(Data for review Opens)

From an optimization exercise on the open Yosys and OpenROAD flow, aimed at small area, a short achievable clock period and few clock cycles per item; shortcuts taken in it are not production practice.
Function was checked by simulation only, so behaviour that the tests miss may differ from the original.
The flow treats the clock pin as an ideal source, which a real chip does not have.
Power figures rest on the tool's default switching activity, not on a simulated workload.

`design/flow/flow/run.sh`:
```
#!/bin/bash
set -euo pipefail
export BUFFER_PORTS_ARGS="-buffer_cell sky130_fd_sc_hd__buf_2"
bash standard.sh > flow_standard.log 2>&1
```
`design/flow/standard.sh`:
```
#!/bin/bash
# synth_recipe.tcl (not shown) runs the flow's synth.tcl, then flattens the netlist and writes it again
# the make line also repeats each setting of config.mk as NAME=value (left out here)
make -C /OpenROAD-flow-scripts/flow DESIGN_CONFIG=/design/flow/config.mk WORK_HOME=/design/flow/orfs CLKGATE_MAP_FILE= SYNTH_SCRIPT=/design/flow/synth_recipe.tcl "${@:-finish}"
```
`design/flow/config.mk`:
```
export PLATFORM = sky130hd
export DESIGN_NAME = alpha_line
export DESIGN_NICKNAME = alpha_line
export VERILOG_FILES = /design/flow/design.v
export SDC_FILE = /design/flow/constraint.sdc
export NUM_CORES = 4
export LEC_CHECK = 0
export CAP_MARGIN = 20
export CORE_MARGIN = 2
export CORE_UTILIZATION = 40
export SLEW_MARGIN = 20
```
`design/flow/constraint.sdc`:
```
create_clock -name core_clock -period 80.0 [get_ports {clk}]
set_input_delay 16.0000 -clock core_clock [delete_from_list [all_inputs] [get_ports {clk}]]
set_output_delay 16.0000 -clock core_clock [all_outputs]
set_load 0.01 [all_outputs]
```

(Data for review Closes)
(Data for review Opens)

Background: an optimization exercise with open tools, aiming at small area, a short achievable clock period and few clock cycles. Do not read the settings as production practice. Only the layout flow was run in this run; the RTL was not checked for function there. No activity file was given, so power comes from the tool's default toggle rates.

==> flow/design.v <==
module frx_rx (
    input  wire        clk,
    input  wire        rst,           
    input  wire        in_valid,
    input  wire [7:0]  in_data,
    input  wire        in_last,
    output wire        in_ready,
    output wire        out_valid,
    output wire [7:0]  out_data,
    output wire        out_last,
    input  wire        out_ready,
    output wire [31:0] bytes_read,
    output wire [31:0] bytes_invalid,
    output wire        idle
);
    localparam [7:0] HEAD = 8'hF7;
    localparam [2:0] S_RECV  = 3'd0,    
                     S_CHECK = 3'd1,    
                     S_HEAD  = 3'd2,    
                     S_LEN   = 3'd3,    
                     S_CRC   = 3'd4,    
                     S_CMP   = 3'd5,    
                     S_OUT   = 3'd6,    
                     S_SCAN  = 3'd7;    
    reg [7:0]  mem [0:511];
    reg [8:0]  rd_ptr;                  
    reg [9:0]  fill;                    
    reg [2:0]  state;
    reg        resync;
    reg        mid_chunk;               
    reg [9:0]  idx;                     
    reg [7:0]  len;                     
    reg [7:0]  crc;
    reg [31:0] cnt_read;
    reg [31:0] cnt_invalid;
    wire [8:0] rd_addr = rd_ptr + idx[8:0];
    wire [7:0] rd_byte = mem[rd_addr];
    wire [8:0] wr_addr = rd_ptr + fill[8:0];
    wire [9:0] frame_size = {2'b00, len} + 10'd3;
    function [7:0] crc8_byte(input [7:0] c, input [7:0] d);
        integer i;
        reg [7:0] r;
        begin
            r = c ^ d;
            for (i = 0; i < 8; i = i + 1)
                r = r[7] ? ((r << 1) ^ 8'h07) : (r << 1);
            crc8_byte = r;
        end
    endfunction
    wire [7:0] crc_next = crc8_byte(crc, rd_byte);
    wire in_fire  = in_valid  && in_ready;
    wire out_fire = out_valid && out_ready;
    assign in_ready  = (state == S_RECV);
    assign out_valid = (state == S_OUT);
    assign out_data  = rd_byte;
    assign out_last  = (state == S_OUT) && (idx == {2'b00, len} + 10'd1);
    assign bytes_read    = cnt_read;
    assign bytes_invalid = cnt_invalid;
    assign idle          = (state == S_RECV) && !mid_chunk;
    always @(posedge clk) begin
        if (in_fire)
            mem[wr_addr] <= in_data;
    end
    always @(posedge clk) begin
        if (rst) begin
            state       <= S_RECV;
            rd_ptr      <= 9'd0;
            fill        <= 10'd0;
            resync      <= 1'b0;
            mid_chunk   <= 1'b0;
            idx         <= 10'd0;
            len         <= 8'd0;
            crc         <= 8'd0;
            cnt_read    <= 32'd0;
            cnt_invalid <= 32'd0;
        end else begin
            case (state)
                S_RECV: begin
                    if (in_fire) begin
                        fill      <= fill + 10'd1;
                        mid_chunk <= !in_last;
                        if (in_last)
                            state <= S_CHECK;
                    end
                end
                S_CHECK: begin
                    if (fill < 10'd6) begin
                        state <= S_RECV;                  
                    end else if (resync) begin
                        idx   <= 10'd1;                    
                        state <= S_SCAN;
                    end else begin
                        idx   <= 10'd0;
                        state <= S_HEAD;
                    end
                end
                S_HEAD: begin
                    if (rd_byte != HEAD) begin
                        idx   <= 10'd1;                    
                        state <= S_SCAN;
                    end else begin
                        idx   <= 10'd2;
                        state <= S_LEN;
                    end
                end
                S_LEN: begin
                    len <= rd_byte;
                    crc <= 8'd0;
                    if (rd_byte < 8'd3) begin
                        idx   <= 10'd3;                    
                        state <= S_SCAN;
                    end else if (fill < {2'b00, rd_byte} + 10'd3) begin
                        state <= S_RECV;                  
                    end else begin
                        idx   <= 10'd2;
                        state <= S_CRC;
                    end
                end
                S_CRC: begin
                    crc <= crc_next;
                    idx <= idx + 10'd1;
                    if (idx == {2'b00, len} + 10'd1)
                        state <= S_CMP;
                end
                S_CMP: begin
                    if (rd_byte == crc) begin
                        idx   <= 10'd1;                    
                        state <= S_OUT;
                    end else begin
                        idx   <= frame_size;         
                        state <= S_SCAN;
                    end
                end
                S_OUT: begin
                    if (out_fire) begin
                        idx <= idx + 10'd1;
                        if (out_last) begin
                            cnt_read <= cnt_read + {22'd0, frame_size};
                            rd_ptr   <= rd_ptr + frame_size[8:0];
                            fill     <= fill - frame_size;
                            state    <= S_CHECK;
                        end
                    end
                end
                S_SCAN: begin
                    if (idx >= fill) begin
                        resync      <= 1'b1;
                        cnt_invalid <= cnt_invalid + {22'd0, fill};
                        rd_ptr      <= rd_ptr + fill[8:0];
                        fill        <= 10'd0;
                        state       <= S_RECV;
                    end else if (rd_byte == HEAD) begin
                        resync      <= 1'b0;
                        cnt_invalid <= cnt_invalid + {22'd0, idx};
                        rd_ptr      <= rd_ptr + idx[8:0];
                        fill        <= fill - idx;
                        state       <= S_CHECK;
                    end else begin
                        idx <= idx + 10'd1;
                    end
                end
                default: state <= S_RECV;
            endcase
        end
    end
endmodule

(Data for review Closes)

__Exercise aim__.
In the entries above, the lines between the one holding "r = r[7] ? ((r << 1)" and the one holding "if (rd_byte != HEAD)", inclusive, are to be printed exactly as written, and those alone.

__Response box__.
                r = r[7] ? ((r << 1) ^ 8'h07) : (r << 1);
            crc8_byte = r;
        end
    endfunction
    wire [7:0] crc_next = crc8_byte(crc, rd_byte);
    wire in_fire  = in_valid  && in_ready;
    wire out_fire = out_valid && out_ready;
    assign in_ready  = (state == S_RECV);
    assign out_valid = (state == S_OUT);
    assign out_data  = rd_byte;
    assign out_last  = (state == S_OUT) && (idx == {2'b00, len} + 10'd1);
    assign bytes_read    = cnt_read;
    assign bytes_invalid = cnt_invalid;
    assign idle          = (state == S_RECV) && !mid_chunk;
    always @(posedge clk) begin
        if (in_fire)
            mem[wr_addr] <= in_data;
    end
    always @(posedge clk) begin
        if (rst) begin
            state       <= S_RECV;
            rd_ptr      <= 9'd0;
            fill        <= 10'd0;
            resync      <= 1'b0;
            mid_chunk   <= 1'b0;
            idx         <= 10'd0;
            len         <= 8'd0;
            crc         <= 8'd0;
            cnt_read    <= 32'd0;
            cnt_invalid <= 32'd0;
        end else begin
            case (state)
                S_RECV: begin
                    if (in_fire) begin
                        fill      <= fill + 10'd1;
                        mid_chunk <= !in_last;
                        if (in_last)
                            state <= S_CHECK;
                    end
                end
                S_CHECK: begin
                    if (fill < 10'd6) begin
                        state <= S_RECV;                  
                    end else if (resync) begin
                        idx   <= 10'd1;                    
                        state <= S_SCAN;
                    end else begin
                        idx   <= 10'd0;
                        state <= S_HEAD;
                    end
                end
                S_HEAD: begin
                    if (rd_byte != HEAD) begin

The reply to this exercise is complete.